Keep it light. Your first outreach to an old friend or colleague shouldn't contain a big ask, Cohen, McCord, and Lederman said. "Give a reason for your message, but make it light," Lederman said. "Maybe it's, 'I see you're working for this type of organization, and I'd love to pick your brain about the experience.'" Most people love to feel valuable, and if you're not asking for a lot, responses are generally positive, she said.
At the same time, you should avoid asks that might put your rekindled relationships at risk, she noted.
"Make it as easy to say no as it is to say yes," Lederman said. One strategy she shared is the shrinking ask, which offsets any potential awkwardness by giving your old connection an easy out. It might look like this: "I'd love to grab coffee, hop on a Zoom call, or if you could just connect me with someone else at your firm, I would appreciate it."
The beginning of the year is an excellent time to reach out to former colleagues, McCord said, because it's normal to receive cards and greetings out of the blue this time of year.
Look for ways to help others. We often think about networking as a tool to advance our own career, but the best connectors also look for ways to add value to their relationships, Lederman said.

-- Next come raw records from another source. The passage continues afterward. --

From an optimization exercise on the open Yosys and OpenROAD flow, aimed at small area and a short achievable clock period; shortcuts taken in it are not production practice. No functional check of the RTL was part of any run shown here. Power figures rest on the tool's default switching activity, not on a simulated workload.

==> flow/design.v (outline; a module is shown in full before it is edited, if it fits) <==
// module csa_fa: 10 lines
// module csa_ha: 9 lines
// module csa_fx: 12 lines
// module csa_x2: 7 lines
// module csa_hn: 9 lines
// module csa_xn: 7 lines
// module filter_tap_loader: 39 lines
// module horizontal_filter: 625 lines
// module row_result_store: 38 lines
// module vertical_filter: 390 lines
// module conv_top: 60 lines
module conv_top (
	input  logic    clk,
	input  logic    rst_n,
	input  logic    filter_valid,
	input  logic    image_valid,
	input  conv_pkg::sample_t in_data,
	output logic    out_valid,
	output conv_pkg::result_t out_data
);
  // ...
==> flow/run.sh <==
#!/bin/bash
# synth_recipe.tcl (not shown) runs the flow's synth.tcl, then flattens the netlist and writes it again
# the make line also repeats each setting of config.mk as NAME=value (left out here)
make -C /OpenROAD-flow-scripts/flow DESIGN_CONFIG=/design/flow/config.mk WORK_HOME=/design/flow/orfs CLKGATE_MAP_FILE= SYNTH_SCRIPT=/design/flow/synth_recipe.tcl finish
==> flow/config.mk <==
export PLATFORM = sky130hd
export DESIGN_NAME = conv_top
export DESIGN_NICKNAME = conv_top
export VERILOG_FILES = /design/flow/design.v
export SDC_FILE = /design/flow/constraint.sdc
export NUM_CORES = 4
export LEC_CHECK = 0
export ABC_CLOCK_PERIOD_IN_PS = 2050
export CAP_MARGIN = 20
export CORE_MARGIN = 2
export CORE_UTILIZATION = 40
export CTS_BUF_LIST = sky130_fd_sc_hd__clkbuf_16
export CTS_CLUSTER_DIAMETER = 150
export CTS_CLUSTER_SIZE = 25
export SETUP_SLACK_MARGIN = 2.45
export SLEW_MARGIN = 20
export SYNTH_HIERARCHICAL = 1
==> flow/constraint.sdc <==
create_clock -name core_clock -period 4.5 [get_ports {clk}]
set_input_delay 0.9000 -clock core_clock [delete_from_list [all_inputs] [get_ports {clk}]]
set_output_delay 0.9000 -clock core_clock [all_outputs]
set_load 0.01 [all_outputs]
==> results.txt, run 1 <==
# TYPE chip_impl_metric gauge
chip_impl_metric{name="post-route-worst-setup-slack",unit="ps"} 2490
chip_impl_metric{name="routed-wl-met3",unit="µm"} 853
chip_impl_info{name="run_status",value="finished clean"} 1
chip_impl_metric{name="sequential_fraction_of_total_cell_area",unit="%"} 51.6
chip_impl_info{name="cts.root.buffer_cell",value="sky130_fd_sc_hd__clkbuf_16"} 1
chip_impl_info{name="largest_register",value="u_row_result_store.dl"} 1
chip_impl_metric{name="routing_usage_on_met1",unit="%"} 18.4
chip_impl_metric{name="total_leakage_power",unit="nW"} 6.84
chip_impl_metric{name="power_per_cell_area",unit="nW/µm²"} 763
chip_impl_metric{name="achievable-frequency",unit="MHz"} 498
chip_impl_metric{name="final-seq-area",unit="µm²"} 9620
chip_impl_info{name="worstSetupEndpointType",value="flip-flop"} 1
chip_impl_metric{name="critPathArrivalTime",unit="ps"} 2430
chip_impl_metric{name="initial_utilization",unit="%"} 40.4
chip_impl_metric{name="preCtsSetupSlack",unit="ps"} 1590
chip_impl_info{name="layout.cells.most_common",value="sky130_fd_sc_hd__dfxtp_1"} 1
chip_impl_metric{name="floorplan.die.width",unit="µm"} 209
chip_impl_metric{name="worstSetupPathDepth",unit=""} 5
chip_impl_metric{name="cts-hold-fix-buffers",unit=""} 0
chip_impl_metric{name="syn_inst",unit=""} 1172
chip_impl_metric{name="grt.met3_usage",unit="%"} 1.59
chip_impl_metric{name="worst_setup_hold_path_clk_slew",unit="ps"} 100
chip_impl_metric{name="vias_per_cell",unit=""} 4.99
chip_impl_metric{name="antenna_found_initial",unit=""} 0
chip_impl_metric{name="area_post_placement",unit="µm²"} 17500
chip_impl_metric{name="number_of_primary_i_o_pins",unit=""} 25
chip_impl_metric{name="worst-r2r-cell-count",unit=""} 5
chip_impl_info{name="r2r-start",value="u_row_result_store.dl[94]"} 1
chip_impl_metric{name="ctsHtreeMaxLevel",unit=""} 1
chip_impl_metric{name="num-nonclk-inverters",unit=""} 23
chip_impl_info{name="tritoncts",value="built"} 1
chip_impl_metric{name="nMultiInputCombCells",unit=""} 697
chip_impl_metric{name="met1_length",unit="mm"} 13.5
chip_impl_metric{name="clock_tree_cell_share_of_total_cell_area",unit="%"} 2.91
chip_impl_metric{name="core.rowCount",unit=""} 75
chip_impl_info{name="critical_path.reg2reg.endpoint",value="u_vertical_filter.ct_s0[33]"} 1
==> inputs of run 2 (changes only) <==
--- a/flow/config.mk
+++ b/flow/config.mk
@@ -12,6 +12,6 @@
 export CTS_BUF_LIST = sky130_fd_sc_hd__clkbuf_16
 export CTS_CLUSTER_DIAMETER = 150
 export CTS_CLUSTER_SIZE = 25
-export SETUP_SLACK_MARGIN = 2.45
+export SETUP_SLACK_MARGIN = 2.55
 export SLEW_MARGIN = 20
 export SYNTH_HIERARCHICAL = 1
==> run 2 against run 1 <==
Against the previous run: combinational power grew 8.0%; critical path depth did not move; worst hold slack got worse by 8.7 ps; flip-flop and latch count is the same; sequential power about the same; cell area rose by 3.8%; final cell count is 3.5% higher; sequential share of layout area fell by 1.9 points; largest cell class unchanged; largest power group unchanged.
==> results.txt, run 2 <==
# TYPE chip_impl_metric gauge
chip_impl_metric{name="achievable-frequency",unit="MHz"} 511
chip_impl_metric{name="routed_via_count",unit=""} 8908
chip_impl_info{name="cts.root.buffer_cell",value="sky130_fd_sc_hd__clkbuf_16"} 1
chip_impl_metric{name="numPortBuffers",unit=""} 24
chip_impl_metric{name="vias_per_cell",unit=""} 4.91
chip_impl_metric{name="floorplan.core_area",unit="µm²"} 41800
chip_impl_info{name="worstSetupEndpointType",value="flip-flop"} 1
chip_impl_metric{name="drt_wl_total",unit="mm"} 31.7
chip_impl_metric{name="cts_inserted_buffers",unit=""} 19
chip_impl_metric{name="worst_setup_hold_path_clk_slew",unit="ps"} 90
chip_impl_metric{name="hold_viol_final",unit=""} 0
chip_impl_metric{name="area_post_placement",unit="µm²"} 17500
chip_impl_metric{name="total_leakage_power",unit="nW"} 7.14
chip_impl_metric{name="critical-path-max-stage-delay",unit="ps"} 500
chip_impl_metric{name="source_to_sink_clock_delay_at_the_later_pin_of_the_worst_skew_pair",unit="ps"} 540
chip_impl_info{name="run_status",value="finished clean"} 1
chip_impl_metric{name="final.period_utilization",unit="%"} 43.5
chip_impl_metric{name="cts-hold-fix-buffers",unit=""} 0
chip_impl_info{name="worstHoldStart",value="u_vertical_filter.ct_s0[1]"} 1
chip_impl_metric{name="worstPathMaxFanout",unit=""} 4
chip_impl_metric{name="ctsHtreeMaxLevel",unit=""} 1
chip_impl_info{name="layout.cells.most_common",value="sky130_fd_sc_hd__dfxtp_1"} 1
chip_impl_metric{name="final_nets",unit=""} 1425
chip_impl_metric{name="detail_route.drc_violations",unit=""} 0
chip_impl_metric{name="power_per_cell_area",unit="nW/µm²"} 763
chip_impl_metric{name="setup_viol",unit=""} 0
chip_impl_metric{name="critPathArrivalTime",unit="ps"} 2390
chip_impl_metric{name="yosysWarnings",unit=""} 12
chip_impl_metric{name="tns",unit="ps"} 0
chip_impl_info{name="grt_setup_unrepaired",value="yes"} 1
chip_impl_metric{name="layout-drive-gt1-share",unit="%"} 23.7
chip_impl_metric{name="detail_route.first_pass.iterations",unit=""} 5
chip_impl_info{name="criticalPathCategory",value="flip-flop to flip-flop"} 1
chip_impl_metric{name="grt_max_degree",unit=""} 58
chip_impl_info{name="worstSetupStartpointType",value="flip-flop"} 1
chip_impl_info{name="largest_register",value="u_row_result_store.dl"} 1
chip_impl_metric{name="timing_max_transition_violations_final",unit=""} 0
chip_impl_metric{name="largest_register_ff_count",unit=""} 128
chip_impl_metric{name="min_delay_path_depth",unit=""} 0
chip_impl_metric{name="layout.filler_cells",unit=""} 3668
chip_impl_info{name="critical_path.most_common_cell",value="sky130_fd_sc_hd__fa_2"} 1
chip_impl_metric{name="initial_utilization",unit="%"} 40.4
chip_impl_metric{name="mappedNetlistNets",unit=""} 1332
chip_impl_metric{name="synthesis.area_per_instance",unit="µm²"} 14.4
chip_impl_metric{name="route.antenna.remaining_nets",unit=""} 0
chip_impl_metric{name="post_synth_instance_area",unit="µm²"} 16900
chip_impl_metric{name="place_congestion",unit=""} 0.842
chip_impl_metric{name="grt_usage",unit="%"} 14.6
chip_impl_metric{name="first_global_vias",unit=""} 9212
chip_impl_metric{name="core.rowCount",unit=""} 75
chip_impl_metric{name="grt_pass1_wl",unit="mm"} 50.8
chip_impl_metric{name="routedWlPerCell",unit="µm"} 17.5
chip_impl_info{name="timing.critical_path.cells",value="and2_4 -> fa_2 -> fa_2 -> xor2_1 -> a22o_1"} 1
chip_impl_metric{name="cp.required",unit="ps"} 4930
chip_impl_metric{name="layout.cell_area.non_filler",unit="µm²"} 19300
chip_impl_metric{name="number_of_primary_i_o_pins",unit=""} 25
chip_impl_info{name="hold_class",value="flip-flop to flip-flop"} 1
chip_impl_metric{name="worst-r2r-cell-count",unit=""} 5
chip_impl_info{name="critPathLaunch",value="u_row_result_store.dl[127]"} 1
chip_impl_info{name="tritoncts",value="built"} 1
chip_impl_metric{name="grt_overflow",unit=""} 0
chip_impl_metric{name="clock_sinks",unit=""} 388
chip_impl_metric{name="antenna_found_initial",unit=""} 1
chip_impl_metric{name="worst_margin_pin_slew",unit="ps"} 913
chip_impl_metric{name="power.ir.vdd_worst",unit="mV"} 0.377
chip_impl_info{name="critical_path.slowest_cell",value="sky130_fd_sc_hd__edfxtp_1"} 1
chip_impl_metric{name="syn_inst",unit=""} 1172
chip_impl_metric{name="worst_hold_slack",unit="ps"} 328
chip_impl_metric{name="areaGrowthSynthToFinish",unit="%"} 14.7
chip_impl_metric{name="drv.max_cap_violation_count",unit=""} 0
chip_impl_metric{name="dp_hpwl",unit="mm"} 21.3
chip_impl_info{name="layout_common_cells",value="sky130_fd_sc_hd__dfxtp_1 (184), sky130_fd_sc_hd__edfxtp_1 (178), sky130_fd_sc_hd__xnor2_1 (147)"} 1
chip_impl_info{name="largest_registers_in_the_final_layout",value="u_row_result_store.dl: 128 flops, u_horizontal_filter.rt_s0: 40 flops, u_vertical_filter.ct_s0: 34 flops"} 1
chip_impl_metric{name="fp.dieArea",unit="µm²"} 43800
chip_impl_metric{name="timing.max_slew.rel_slack",unit="%"} 39.2
chip_impl_metric{name="dieHeight",unit="µm"} 209
chip_impl_metric{name="multiInputGateArea",unit="µm²"} 7280
chip_impl_metric{name="period_needed",unit="ps"} 1960
chip_impl_metric{name="n_antenna_cell",unit=""} 0
chip_impl_metric{name="floorplan.die.width",unit="µm"} 209
chip_impl_metric{name="final-seq-area",unit="µm²"} 9620
chip_impl_metric{name="cts_max_path_buffers",unit=""} 3
chip_impl_metric{name="detailedRoute.firstIterationViolations",unit=""} 539
chip_impl_metric{name="clock-skew-final",unit="ps"} 20.4
chip_impl_info{name="r2r-start",value="u_row_result_store.dl[127]"} 1
==> run 2: cell types whose count changed in the layout (fill, tap and decap cells not counted), sizes merged <==
cell | before | now
buf | 53 | 130
clkbuf | 23 | 22
clkdlybuf4s15 | 10 | 2
dlygate4sd2 | 6 | 0
==> run 2: final timing paths <==
kind | endpoint | slack, ps
hold / removal | u_vertical_filter.ct_s1[1] | 330
hold reg to reg | u_vertical_filter.ct_s1[1] | 330
max in group asynchronous | u_row_result_store.pix_pos[3] | 3490
min in group asynchronous | res_pipe[1] | 670
setup reg to reg | u_vertical_filter.ct_s0[30] | 2540
setup / recovery | u_vertical_filter.ct_s0[30] | 2540
==> run 2: metrics by stage <==
stage	std cells	utilization (%)	setup slack, ps	total power [mW]
after global routing	1815	46.3	2480	16.0
after floorplan	1172	-	2290	10.7
final	1815	46.3	2540	14.8
after detailed placement	1675	42.0	1570	12.4
after CTS	1759	44.6	2480	14.5
after global placement	1675	42.0	1630	12.3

You don't have to offer anything major to make an impact — for example, sharing a relevant article can show a former colleague you were thinking of them. "In your first conversation, your job shouldn't be figuring out how someone can help you but how you can help them," Lederman said. "That's how you get a second conversation."
Set reasonable expectations. Networking with former colleagues, friends, or classmates can be a numbers game. Every connection isn't going to turn into a new client or job opportunity, but you never know which ones might, Cohen said.
That's why it's important to have lots of conversations in order to yield the few that can make a difference. "It can take some of the pressure off to understand that this is a long process," she said.